In a pure interpreter, the source program is retained in the source form all through its interpretation. This arrangement incurs substantial analysis overheads while interpreting a statement.An impure interpreter performs some preliminary processing of the source program to reduce the analysis overheads during interpretation. The preprocessor converts the program to an intermediate representation (IR), which is used during interpretation. This speeds up interpretation as the code component of the IR i.e the IC, can be analyzed more efficiently than the source form of the program.

(iii)Lexical substitution during macro expansion:  

Lexical substitution is used to generate an assembly statement from a model statement. A model statement consists of 3 types of strings:
1. An ordinary string, which stands for itself.
2. The name of a formal parameter which is preceded by the character ‘&’.
3. The name of a preprocessor variable, which is also preceded by the character
During lexical expansion, strings of type 1 are retained without substitution. Strings

of types 2 and 3 are replaced by the ‘values’ of the formal parameters or preprocessor variables. The value of a formal parameter is the corresponding actual parameter string.

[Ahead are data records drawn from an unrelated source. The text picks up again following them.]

===== src/flat_wrapper.sv =====
// flat-port wrapper written by rule: the top's interface ports become plain ports
module daq_frame_builder_flat import daq_pkg::*;
#(
  parameter int NSAMP  = 8,
  parameter int NWORDS = 96,
  parameter int QDEPTH = 4
)
  (CLK, RST, bus_L1A_MATCH_IN, bus_L1A_NUM, bus_SMP_EMPTY, bus_SMP_DATA, bus_SMP_RD, bus_FRAME_DATA, bus_DVALID, bus_LAST_WRD, bus_L1A_MATCH, bus_OVLP_MUX, bus_MLT_OVLP, bus_Q_OVF);
  daq_frame_builder_if bus_i ();
  input logic CLK;
  input logic RST;
  input wire logic [$bits(bus_i.L1A_MATCH_IN)-1:0] bus_L1A_MATCH_IN;
  input wire logic [$bits(bus_i.L1A_NUM)-1:0] bus_L1A_NUM;
  input wire logic [$bits(bus_i.SMP_EMPTY)-1:0] bus_SMP_EMPTY;
  input wire logic [$bits(bus_i.SMP_DATA)-1:0] bus_SMP_DATA;
  output wire logic [$bits(bus_i.SMP_RD)-1:0] bus_SMP_RD;
  output wire logic [$bits(bus_i.FRAME_DATA)-1:0] bus_FRAME_DATA;
  output wire logic [$bits(bus_i.DVALID)-1:0] bus_DVALID;
  output wire logic [$bits(bus_i.LAST_WRD)-1:0] bus_LAST_WRD;
  output wire logic [$bits(bus_i.L1A_MATCH)-1:0] bus_L1A_MATCH;
  output wire logic [$bits(bus_i.OVLP_MUX)-1:0] bus_OVLP_MUX;
  output wire logic [$bits(bus_i.MLT_OVLP)-1:0] bus_MLT_OVLP;
  output wire logic [$bits(bus_i.Q_OVF)-1:0] bus_Q_OVF;
  assign bus_i.L1A_MATCH_IN = bus_L1A_MATCH_IN;
  assign bus_i.L1A_NUM = bus_L1A_NUM;
  assign bus_i.SMP_EMPTY = bus_SMP_EMPTY;
  assign bus_i.SMP_DATA = bus_SMP_DATA;
  assign bus_SMP_RD = bus_i.SMP_RD;
  assign bus_FRAME_DATA = bus_i.FRAME_DATA;
  assign bus_DVALID = bus_i.DVALID;
  assign bus_LAST_WRD = bus_i.LAST_WRD;
  assign bus_L1A_MATCH = bus_i.L1A_MATCH;
  assign bus_OVLP_MUX = bus_i.OVLP_MUX;
  assign bus_MLT_OVLP = bus_i.MLT_OVLP;
  assign bus_Q_OVF = bus_i.Q_OVF;
  daq_frame_builder #(.NSAMP(NSAMP), .NWORDS(NWORDS), .QDEPTH(QDEPTH)) u_core (.CLK(CLK), .RST(RST), .bus(bus_i));
endmodule
File: src/rtl/lsu_pkg.sv
// lsu_pkg: shared states, funct3 codes, byte-enable masks and access classification for lsu_bus_if
package lsu_pkg;
  typedef enum logic [1:0] {IDLE, REQ, RESP} state_t;
  localparam logic [2:0] F3_B  = 3'b000;
  localparam logic [2:0] F3_H  = 3'b001;
  localparam logic [2:0] F3_W  = 3'b010;
  localparam logic [2:0] F3_BU = 3'b100;
  localparam logic [2:0] F3_HU = 3'b101;
  localparam logic [3:0] BE_BYTE = 4'b0001;
  localparam logic [3:0] BE_HALF = 4'b0011;
  localparam logic [3:0] BE_WORD = 4'b1111;
  function automatic logic f3_legal(input logic we, input logic [2:0] f3);
    return f3 == F3_B || f3 == F3_H || f3 == F3_W || (!we && (f3 == F3_BU || f3 == F3_HU));
  endfunction
  function automatic logic misaligned(input logic [2:0] f3, input logic [1:0] a);
    return (f3[1:0] == 2'b01 && a[0]) || (f3[1:0] == 2'b10 && a != 2'b00);
  endfunction
endpackage

File: src/rtl/lsu_align.sv
// lsu_align: byte enables, store lane replication and load lane extraction/extension
module lsu_align
  import lsu_pkg::*;
(
  input  logic [2:0]  funct3,
  input  logic [1:0]  addr,
  input  logic [31:0] wdata,
  input  logic [31:0] bus_rdata,
  output logic [3:0]  be,
  output logic [31:0] swdata,
  output logic [31:0] xrdata
);
  logic [7:0] b;
  logic [15:0] h;
  logic sx;
  always_comb begin
    b = bus_rdata[{addr, 3'b000} +: 8];
    h = addr[1] ? bus_rdata[31:16] : bus_rdata[15:0];
    sx = ~funct3[2];
    be = funct3[1:0] == 2'b00 ? BE_BYTE << addr : funct3[1:0] == 2'b01 ? BE_HALF << {addr[1], 1'b0} : BE_WORD;
    swdata = funct3[1:0] == 2'b00 ? {4{wdata[7:0]}} : funct3[1:0] == 2'b01 ? {2{wdata[15:0]}} : wdata;
    xrdata = funct3[1:0] == 2'b00 ? {{24{b[7] & sx}}, b} : funct3[1:0] == 2'b01 ? {{16{h[15] & sx}}, h} : bus_rdata;
  end
endmodule

File: src/rtl/lsu_bus_if.sv
// lsu_bus_if: load/store request/ready bus interface with timeout and extended load data
// Optional MISALIGN_TRAP_EN: misaligned half/word accesses end with err and no bus cycle.
module lsu_bus_if
  import lsu_pkg::*;
#(
  parameter int ADDR_W  = 32,
  parameter int TIMEOUT = 16
) (
  input  logic              clk,
  input  logic              reset,
  input  logic              start,
  input  logic              we,
  input  logic [2:0]        funct3,
  input  logic [ADDR_W-1:0] addr,
  input  logic [31:0]       wdata,
  output logic [31:0]       rdata,
  output logic              done,
  output logic              err,
  output logic              busy,
  output logic              bus_req,
  output logic              bus_we,
  output logic [ADDR_W-1:0] bus_addr,
  output logic [3:0]        bus_be,
  output logic [31:0]       bus_wdata,
  input  logic [31:0]       bus_rdata,
  input  logic              bus_ready
);
  state_t state;
  logic we_q;
  logic [2:0] f3_q;
  logic [1:0] a_q;
  logic [7:0] cnt;
  logic [3:0] be;
  logic [31:0] swdata, xrdata;
  logic reject;
  // Idle uses the live request fields; afterwards the latched ones drive load extraction.
  lsu_align u_align (
    .funct3   (state == IDLE ? funct3 : f3_q),
    .addr     (state == IDLE ? addr[1:0] : a_q),
    .wdata    (wdata),
    .bus_rdata(bus_rdata),
    .be       (be),
    .swdata   (swdata),
    .xrdata   (xrdata)
  );
`ifdef MISALIGN_TRAP_EN
  assign reject = !f3_legal(we, funct3) || misaligned(funct3, addr[1:0]);
`else
  assign reject = !f3_legal(we, funct3);
`endif
  always_ff @(posedge clk) begin
    if (reset) begin
      state <= IDLE;
      rdata <= '0;
      done <= 1'b0;
      err <= 1'b0;
      busy <= 1'b0;
      bus_req <= 1'b0;
      bus_we <= 1'b0;
      bus_addr <= '0;
      bus_be <= '0;
      bus_wdata <= '0;
      cnt <= '0;
      we_q <= 1'b0;
      f3_q <= '0;
      a_q <= '0;
    end else begin
      done <= 1'b0;
      case (state)
        IDLE: if (start) begin
          busy <= 1'b1;
          rdata <= '0;
          cnt <= '0;
          we_q <= we;
          f3_q <= funct3;
          a_q <= addr[1:0];
          err <= reject;
          done <= reject;
          state <= reject ? RESP : REQ;
          bus_req <= !reject;
          if (!reject) begin
            bus_we <= we;
            bus_addr <= {addr[ADDR_W-1:2], 2'b00};
            bus_be <= be;
            bus_wdata <= swdata;
          end
        end
        REQ: if (bus_ready || cnt == 8'(TIMEOUT - 1)) begin
          state <= RESP;
          done <= 1'b1;
          bus_req <= 1'b0;
          err <= !bus_ready;
          if (bus_ready && !we_q) rdata <= xrdata;
        end else cnt <= cnt + 8'd1;
        RESP: begin
          state <= IDLE;
          busy <= 1'b0;
        end
        default: state <= IDLE;
      endcase
    end
  end
endmodule

File: config.mk
export PLATFORM = sky130hd
export DESIGN_NAME = lsu_bus_if
export DESIGN_NICKNAME = d
export VERILOG_FILES = /design/src/rtl/lsu_pkg.sv /design/src/rtl/lsu_align.sv /design/src/rtl/lsu_bus_if.sv
export SDC_FILE = /design/constraint.sdc
export NUM_CORES = 1
export LEC_CHECK = 0
export BUFFER_PORTS_ARGS = -buffer_cell sky130_fd_sc_hd__buf_2
export CORE_ASPECT_RATIO = 1.1
export CORE_MARGIN = 2
export CORE_UTILIZATION = 30
export DETAILED_ROUTE_END_ITERATION = 6
export GPL_TIMING_DRIVEN = 0
export PLACE_DENSITY = 0.6
export SYNTH_ARGS = -nofsm -noshare
export SYNTH_HDL_FRONTEND = slang
export SYNTH_HIERARCHICAL = 1
export SYNTH_SLANG_ARGS = --single-unit
File: constraint.sdc
create_clock -name clk -period 2.6 [get_ports clk]
set_input_delay 0.13 -clock clk [delete_from_list [all_inputs] [get_ports clk]]
set_output_delay 0.13 -clock clk [all_outputs]
set_load 0.005 [all_outputs]
==> results.toml <==
[outcome]
status = "complete, no violations"

[yosys]
synth_edf_count = 0
synth.cells.most_frequent = "202 x nand2_1, 119 x dfxtp_1, 113 x a21oi_1"
synthCells = 721
synthTopCellsByArea = "dfxtp_1 41%, nand2_1 13%, a21oi_1 9.8%"
async_reset_ff_share_pct = 0
synthFlopType = "dfxtp_1"
ys_seq_area_share_pct = 41.2
syn_area_um2 = 5780
yosysTopAreaCell = "dfxtp_1"
yosysUniqueCellTypes = 54
yosysWarnings = 6
synth_seq_cells = 119
yosysTopAreaCellShare_pct = 41.2
yosysMostFrequentCell = "nand2_1"
avgSynthCellArea_um2 = 8.01

[critical_path]
crit_slowest_cell = "mux2_2"
r2r_start = "state[1]"
worstSetupStartpointType = "flip-flop"
worstSetupEndpointType = "flip-flop"
cp.arrival_ps = 2710
crit_buf_inv = 3
path_cells = "buf_2, nor2_4, mux2_2, buf_2, mux2_4, a31oi_4, buf_4, o21ai_0, nand3_1, a21oi_1"
critPathTopFamily = "multiplexers"
path_class = "reg2reg"
crit_fanout = 10
crit_required_ps = 2880
max_stage_delay_ps = 350
cp-startpoint = "state[1]"
cpMostUsedCell = "buf_2"

[min_path]
hp-start = "start"
hold_path_class = "in2reg"

[routing]
viasPerCell = 4.80
ant_nets = 0
via_count = 5973
drt_iter0_markers = 284
drcViolationCount = 0
drt_wl_total_mm = 19.9
drt_first_pass_iters = 5
routedWlPerCell_um = 16.0

[power_and_ir_drop]
power.leakage_nw = 3.54
switching_share_pct = 26.2
seqPwrFrac_pct = 34.6
p_int_mw = 4.17
p_comb_share_pct = 18.4
ir_drop_mv = 0.435
p_per_area_nw_per_um2 = 691
p_clk_share_pct = 47.0
switching_power_mw = 1.48

[sta]
setup_tns_ps = 0
setup_ws_ps = 170
slew_headroom_pct = 49.5
hold_ws_ps = 67.2
finalWorstPathRequiredPeriod_ps = 2430
worstMarginPinSlew_ps = 757
fin_worst_skew_ps = 6.32
setup_viol = 0
report.final.hold_viol_count = 0
final_max_slew_viol_count = 0
rsz0062_at_grt = "no"
fin_crit_sh_pct = 93.5
max_freq_mhz = 412

[cts]
cts_setup_buffers = 0
clock_sinks = 119
cts_made_buffers = 17
cts_max_level = 4
cts_tree = "done"
cts.root.buffer_cell = "clkbuf_16"
cts_buffer_depth = 2
clkTransAtPathRegs_ps = 50
clk_latency_ps = 410

[cells_and_area]
drive_gt1_share_pct = 32.3
area_growth_pct = 41.6
nets = 1089
postLayoutCellArea_um2 = 8180
diodes = 0
fill_cells = 1959

[flow_run]
maxCapViolations = 0

[die]
rows = 53
ios = 209
core_area_um2 = 19000
dieArea_um2 = 20400
die_h_um = 150
start_util_pct = 30.5
die_x_um = 136

[global_routing]
grt_pass1_vias = 5973
grt_usage_pct = 19.8
grt_overflow = 0
grt_max_degree = 17
antenna_found_initial = 0
grt_pass1_wl_mm = 30.9

[placement]
io_buffer_count = 206
placed_area_um2 = 7120
gp_congestion = 0.893
dp_slack_ps = -253
hpwl_mm = 15.0
[placed cells by master (no fill, tap or decap), drive strengths merged, types with 3 or more instances in the layout]
master,instances
inv,5
a21oi,114
dfxtp,119
nor2b,20
or3b,3
dlygate4sd3,37
a22oi,8
buf,249
nand2b,4
o22ai,3
and3,4
nand3b,4
a221o,4
nand3,38
mux2i,13
o211ai,10
a21o,3
nor2,14
a211oi,3
a221oi,3
mux2,23
mux4,3
bufinv,6
clkinv,5
nand2,202
xor2,3
o21ai,28
clkbuf,45
[worst register-to-register path: stages (launching register included)]
cell	delay [ps]
dfxtp_1	330
buf_2	190
nor2_4	200
mux2_2	350
buf_2	180
mux2_4	320
a31oi_4	240
buf_4	210
o21ai_0	120
nand3_1	90
a21oi_1	70
[cells by family after synthesis]
family          synth area share [%]
compound gates                  18.7
xor+xnor                       0.758
fa+ha+maj                      0.217
buf+inv                         7.65
flops                           41.2
mux                             8.04
other cells                   0.0649
simple gates                    23.3
[state kept, by name, summed over array words and instances, names as in the netlist, 2 cells and up]
signal     cells
rdata         32
bus_addr      30
cnt            8
f3_q           3
bus_wdata     32
bus_be         4
a_q            2
state          2
[stage by stage]
step                cells  total power [mW]  util (%)
floorplan             722              2.60         -
global placement     1175              2.97      37.5
finish               1244              5.65      43.1
global route         1244              5.87      43.1
detailed placement   1175              2.97      37.5
CTS                  1244              5.68      43.0
[final timing paths]
kind               endpoint  depth (start not counted)  slack, ps
setup reg to reg  rdata[29]                         10        170
hold reg to reg    rdata[5]                          2        450
setup / recovery  rdata[29]                         10        170
hold / removal         busy                          3         70
[layer usage]
metal | track usage, % | share of wire, %
met4 | 7.60 | 2.7
met2 | 33.2 | 46
met5 | 0 | 0
met1 | 23.1 | 42
met3 | 6.78 | 9.3
[area by class of cell]
class	instances	area [um^2]	share of cell area (%)
well taps	247	309	3.78
repair buffers	243	1400	17.1
flip-flops and latches	119	2380	29.1
inverters	5	18.8	0.230
plain buffers	69	429	5.25
clock buffers	19	433	5.30
multi-input cells	529	2970	36.4
clock inverters	13	228	2.79
[timing repair]
item | 4_1_cts | 5_1_grt
gates cloned | 0 | 0
endpoints found under the setup margin | 38 | 35
endpoints found under the hold margin | 38 | 0
pin swaps | 0 | 0
gates resized for setup | 4 | 6
hold buffers | 37 | 0
[power groups by stage]
| stage | Combinational [mW] | Sequential (mW) | Clock, mW |
|---|---|---|---|
| CTS | 1.03 | 1.95 | 2.69 |
| floorplan | 0.603 | 2.00 | 0 |
| global placement | 0.983 | 1.99 | 0 |
| detailed placement | 0.984 | 1.99 | 0 |
| global route | 1.14 | 1.96 | 2.77 |
| finish | 1.04 | 1.95 | 2.65 |
Note: power is estimated with default switching activity, not from simulation.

(iv) Overlay structured program:  

A program containing overlays is referred as overlay structured program where an overlay is a part of program which has the same load origin as some other part(s) of the program. Such a program consists of
1. A permanently resident portion, called the root
2. A set of overlays
The overlay structure of a program is designed by identifying mutually exclusive modules-that is, modules that do not call each other. The basic idea is that such modules do not need to reside simultaneously in memory. Hence they are located in different overlays with the same load origin.
(v) Facilities of a debug monitor are as follows:
a. Setting breakpoints in the program
b. Initiating a debug conversation when control reaches a breakpoint
c. Displaying values of variables
d. Assigning new values to variables
e. Testing user defined assertions and predicates involving program variables.
(vi) Action of an interrupt processing routine are as follows:
1. Save contents of CPU registers. This action is not necessary if the CPU registers are saved by the interrupt action itself.
2. Process the interrupt and take appropriate actions. The interrupt code field of saved PSW information unit corresponding to this interrupt contains useful information for this purpose.
3. Return from interrupt processing.
(vii) Real time operating System
A real-time operating system has well-defined, fixed time constraints. Processing must be done within the defined constraints, or the system will fail. A real time system is considered to function correctly only if it returns the correct result within any time constraints. So the following features are desirable in a real-time operating system:
1. Multi-tasking within an application
2. Ability to define the priorities of tasks
3. Priority driven or deadline oriented scheduling
4. Programmer defined interrupts.
(viii) fork-join are primitives in a higher level programming language for implementing interacting processes. The syntax is as follows:
fork <label>;
join <var>;
where <label> is a label associated with some program statement, and <var> is a variable. A statement fork label1 causes creation of a new process that starts executing at the statement with the label label1. This process is concurrent with the process which executed the statement fork label1.A join statement synchronizes the birth of a process with the termination of one or more processes.
Fork-Join provide a functionally complete facility for control synchronization.